SOURCE RECORDS START

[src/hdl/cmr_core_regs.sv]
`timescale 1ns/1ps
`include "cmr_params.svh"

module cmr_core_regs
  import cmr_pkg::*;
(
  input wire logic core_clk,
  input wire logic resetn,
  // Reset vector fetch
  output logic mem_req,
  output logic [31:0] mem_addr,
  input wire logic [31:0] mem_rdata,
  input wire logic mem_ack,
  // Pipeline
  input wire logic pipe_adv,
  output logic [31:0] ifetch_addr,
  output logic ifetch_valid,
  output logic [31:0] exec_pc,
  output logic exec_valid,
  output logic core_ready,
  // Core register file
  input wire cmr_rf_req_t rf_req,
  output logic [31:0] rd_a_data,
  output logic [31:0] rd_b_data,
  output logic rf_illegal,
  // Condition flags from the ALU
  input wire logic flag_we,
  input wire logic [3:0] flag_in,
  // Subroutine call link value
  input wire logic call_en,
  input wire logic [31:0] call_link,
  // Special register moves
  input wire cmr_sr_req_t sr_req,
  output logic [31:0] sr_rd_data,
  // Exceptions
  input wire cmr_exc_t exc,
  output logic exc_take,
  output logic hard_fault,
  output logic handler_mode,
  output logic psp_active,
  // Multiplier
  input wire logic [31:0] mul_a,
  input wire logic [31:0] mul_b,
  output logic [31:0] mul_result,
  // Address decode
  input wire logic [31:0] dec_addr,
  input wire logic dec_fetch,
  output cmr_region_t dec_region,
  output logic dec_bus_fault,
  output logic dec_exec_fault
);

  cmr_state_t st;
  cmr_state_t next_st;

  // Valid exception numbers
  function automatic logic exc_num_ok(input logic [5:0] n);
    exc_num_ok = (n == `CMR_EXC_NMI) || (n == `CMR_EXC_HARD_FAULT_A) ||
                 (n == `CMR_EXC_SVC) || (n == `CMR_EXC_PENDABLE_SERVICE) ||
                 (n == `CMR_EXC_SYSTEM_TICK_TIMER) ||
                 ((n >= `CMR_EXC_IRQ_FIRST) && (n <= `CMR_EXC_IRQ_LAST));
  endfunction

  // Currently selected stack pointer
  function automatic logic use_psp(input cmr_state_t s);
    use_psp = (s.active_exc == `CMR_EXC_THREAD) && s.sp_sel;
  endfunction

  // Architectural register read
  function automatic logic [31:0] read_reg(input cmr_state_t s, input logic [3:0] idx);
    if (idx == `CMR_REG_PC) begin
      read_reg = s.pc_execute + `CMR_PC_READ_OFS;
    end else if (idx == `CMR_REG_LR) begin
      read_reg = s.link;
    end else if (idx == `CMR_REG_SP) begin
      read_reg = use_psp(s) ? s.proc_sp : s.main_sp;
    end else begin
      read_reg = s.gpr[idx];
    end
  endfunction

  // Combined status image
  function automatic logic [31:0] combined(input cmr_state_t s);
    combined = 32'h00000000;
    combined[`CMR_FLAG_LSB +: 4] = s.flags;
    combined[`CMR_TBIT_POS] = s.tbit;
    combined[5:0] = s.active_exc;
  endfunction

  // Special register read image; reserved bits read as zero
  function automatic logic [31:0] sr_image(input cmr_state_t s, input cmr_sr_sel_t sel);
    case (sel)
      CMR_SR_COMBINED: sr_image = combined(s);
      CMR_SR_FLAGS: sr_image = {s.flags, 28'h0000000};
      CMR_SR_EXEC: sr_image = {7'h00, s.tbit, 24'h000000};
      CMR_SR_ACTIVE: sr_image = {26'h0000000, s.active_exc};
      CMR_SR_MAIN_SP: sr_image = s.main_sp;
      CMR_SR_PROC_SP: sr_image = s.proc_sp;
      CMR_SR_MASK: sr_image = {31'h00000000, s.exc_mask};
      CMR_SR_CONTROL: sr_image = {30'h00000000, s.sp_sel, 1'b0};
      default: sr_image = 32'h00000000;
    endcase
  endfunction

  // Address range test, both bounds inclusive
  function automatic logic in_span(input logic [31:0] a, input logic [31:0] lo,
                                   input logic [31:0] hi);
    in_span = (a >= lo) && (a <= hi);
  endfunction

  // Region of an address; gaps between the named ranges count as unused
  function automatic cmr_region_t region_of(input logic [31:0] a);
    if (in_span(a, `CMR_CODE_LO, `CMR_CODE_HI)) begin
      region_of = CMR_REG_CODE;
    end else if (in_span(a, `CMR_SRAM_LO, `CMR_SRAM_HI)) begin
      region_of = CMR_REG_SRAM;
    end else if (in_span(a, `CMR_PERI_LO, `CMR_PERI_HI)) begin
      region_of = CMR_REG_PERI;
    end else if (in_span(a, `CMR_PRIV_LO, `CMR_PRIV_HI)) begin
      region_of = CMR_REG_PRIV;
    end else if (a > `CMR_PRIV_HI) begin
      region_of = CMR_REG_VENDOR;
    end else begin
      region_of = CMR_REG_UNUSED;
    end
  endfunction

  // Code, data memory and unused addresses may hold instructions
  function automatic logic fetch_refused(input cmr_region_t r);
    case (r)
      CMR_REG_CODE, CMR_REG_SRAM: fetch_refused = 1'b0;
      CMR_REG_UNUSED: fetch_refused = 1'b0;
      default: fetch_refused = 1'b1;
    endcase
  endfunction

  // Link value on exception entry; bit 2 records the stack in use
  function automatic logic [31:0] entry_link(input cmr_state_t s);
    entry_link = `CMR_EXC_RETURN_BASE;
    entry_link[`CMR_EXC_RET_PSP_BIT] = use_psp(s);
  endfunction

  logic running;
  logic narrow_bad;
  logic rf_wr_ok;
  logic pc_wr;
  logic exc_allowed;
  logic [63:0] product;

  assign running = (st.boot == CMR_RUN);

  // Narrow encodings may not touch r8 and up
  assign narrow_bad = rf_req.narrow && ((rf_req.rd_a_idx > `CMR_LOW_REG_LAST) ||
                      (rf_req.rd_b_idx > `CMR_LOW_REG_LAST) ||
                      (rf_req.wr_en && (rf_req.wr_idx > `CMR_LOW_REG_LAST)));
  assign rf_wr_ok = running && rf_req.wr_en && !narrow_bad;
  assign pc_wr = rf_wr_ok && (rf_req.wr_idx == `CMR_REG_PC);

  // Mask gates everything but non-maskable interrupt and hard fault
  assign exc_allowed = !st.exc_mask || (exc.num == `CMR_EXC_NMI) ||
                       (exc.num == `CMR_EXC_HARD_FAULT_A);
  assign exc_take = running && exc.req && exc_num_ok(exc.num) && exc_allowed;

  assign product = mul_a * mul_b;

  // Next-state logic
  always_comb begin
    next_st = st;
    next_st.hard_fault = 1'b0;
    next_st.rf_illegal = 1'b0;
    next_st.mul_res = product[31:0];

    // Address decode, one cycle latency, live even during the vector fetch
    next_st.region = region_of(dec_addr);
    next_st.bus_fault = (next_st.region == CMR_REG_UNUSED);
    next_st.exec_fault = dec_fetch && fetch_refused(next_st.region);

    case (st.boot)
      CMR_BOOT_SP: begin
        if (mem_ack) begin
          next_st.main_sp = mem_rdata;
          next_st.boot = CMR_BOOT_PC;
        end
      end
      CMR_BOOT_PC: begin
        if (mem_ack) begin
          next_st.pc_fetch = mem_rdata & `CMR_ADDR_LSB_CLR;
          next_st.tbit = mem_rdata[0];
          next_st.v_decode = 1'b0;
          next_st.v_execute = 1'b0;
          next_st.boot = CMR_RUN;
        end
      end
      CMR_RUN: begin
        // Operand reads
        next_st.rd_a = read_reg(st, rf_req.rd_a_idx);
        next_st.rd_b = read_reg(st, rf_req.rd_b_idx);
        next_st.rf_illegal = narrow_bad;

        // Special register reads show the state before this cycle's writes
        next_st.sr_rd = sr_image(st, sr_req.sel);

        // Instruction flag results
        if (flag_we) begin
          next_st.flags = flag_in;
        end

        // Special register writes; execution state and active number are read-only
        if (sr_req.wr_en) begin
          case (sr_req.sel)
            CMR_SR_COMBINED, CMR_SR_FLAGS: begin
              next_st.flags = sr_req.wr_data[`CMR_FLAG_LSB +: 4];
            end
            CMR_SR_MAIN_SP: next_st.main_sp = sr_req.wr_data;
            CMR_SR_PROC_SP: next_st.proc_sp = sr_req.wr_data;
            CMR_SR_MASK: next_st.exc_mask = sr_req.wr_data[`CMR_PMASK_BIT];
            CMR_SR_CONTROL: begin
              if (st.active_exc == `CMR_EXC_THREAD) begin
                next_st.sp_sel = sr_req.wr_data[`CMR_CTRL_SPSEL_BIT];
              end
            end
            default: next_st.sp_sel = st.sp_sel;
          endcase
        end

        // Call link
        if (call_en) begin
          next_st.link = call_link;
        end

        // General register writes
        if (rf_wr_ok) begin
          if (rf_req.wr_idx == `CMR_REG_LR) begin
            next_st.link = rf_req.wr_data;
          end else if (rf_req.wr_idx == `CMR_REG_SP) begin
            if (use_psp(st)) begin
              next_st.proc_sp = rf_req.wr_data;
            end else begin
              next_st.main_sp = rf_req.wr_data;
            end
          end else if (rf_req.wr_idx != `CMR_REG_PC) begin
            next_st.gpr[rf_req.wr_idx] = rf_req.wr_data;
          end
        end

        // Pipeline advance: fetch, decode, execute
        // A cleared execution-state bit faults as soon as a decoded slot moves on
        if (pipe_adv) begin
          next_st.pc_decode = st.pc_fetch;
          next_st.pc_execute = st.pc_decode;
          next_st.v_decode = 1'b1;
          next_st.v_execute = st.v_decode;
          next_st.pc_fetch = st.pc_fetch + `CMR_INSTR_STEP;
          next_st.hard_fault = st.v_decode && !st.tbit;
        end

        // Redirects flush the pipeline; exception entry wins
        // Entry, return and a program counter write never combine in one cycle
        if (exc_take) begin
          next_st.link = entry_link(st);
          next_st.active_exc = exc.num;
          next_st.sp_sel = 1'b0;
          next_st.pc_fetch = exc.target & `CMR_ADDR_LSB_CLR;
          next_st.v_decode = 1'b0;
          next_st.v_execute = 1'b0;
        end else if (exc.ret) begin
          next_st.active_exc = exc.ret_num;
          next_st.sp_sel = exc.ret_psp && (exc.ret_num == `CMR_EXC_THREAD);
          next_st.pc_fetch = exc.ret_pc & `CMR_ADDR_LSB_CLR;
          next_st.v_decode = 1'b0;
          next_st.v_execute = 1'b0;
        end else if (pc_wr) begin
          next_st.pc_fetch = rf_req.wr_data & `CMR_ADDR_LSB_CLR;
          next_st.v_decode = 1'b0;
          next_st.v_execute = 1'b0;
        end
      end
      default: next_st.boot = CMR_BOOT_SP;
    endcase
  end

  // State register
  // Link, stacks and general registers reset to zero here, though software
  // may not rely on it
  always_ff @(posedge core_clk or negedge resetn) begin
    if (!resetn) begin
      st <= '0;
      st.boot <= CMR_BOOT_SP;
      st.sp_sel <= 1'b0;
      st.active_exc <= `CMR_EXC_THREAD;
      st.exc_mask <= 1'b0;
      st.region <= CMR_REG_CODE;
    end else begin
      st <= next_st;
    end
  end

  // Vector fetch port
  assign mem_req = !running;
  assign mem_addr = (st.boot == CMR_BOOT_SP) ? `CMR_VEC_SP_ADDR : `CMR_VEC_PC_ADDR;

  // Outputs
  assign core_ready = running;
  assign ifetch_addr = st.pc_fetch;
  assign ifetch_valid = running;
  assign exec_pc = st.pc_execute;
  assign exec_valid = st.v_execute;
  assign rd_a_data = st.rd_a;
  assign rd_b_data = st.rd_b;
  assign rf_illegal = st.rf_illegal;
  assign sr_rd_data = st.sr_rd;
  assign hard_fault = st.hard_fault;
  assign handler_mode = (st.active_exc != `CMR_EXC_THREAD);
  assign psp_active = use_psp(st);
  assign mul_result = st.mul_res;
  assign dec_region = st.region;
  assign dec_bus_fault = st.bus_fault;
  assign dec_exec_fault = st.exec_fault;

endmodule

SOURCE RECORDS END

EXERCISE DESCRIPTION:
Copy each line in the listing where "cycle" appears.

SOLUTION TO THIS TASK:
    // Address decode, one cycle latency, live even during the vector fetch
        // Special register reads show the state before this cycle's writes
        // Entry, return and a program counter write never combine in one cycle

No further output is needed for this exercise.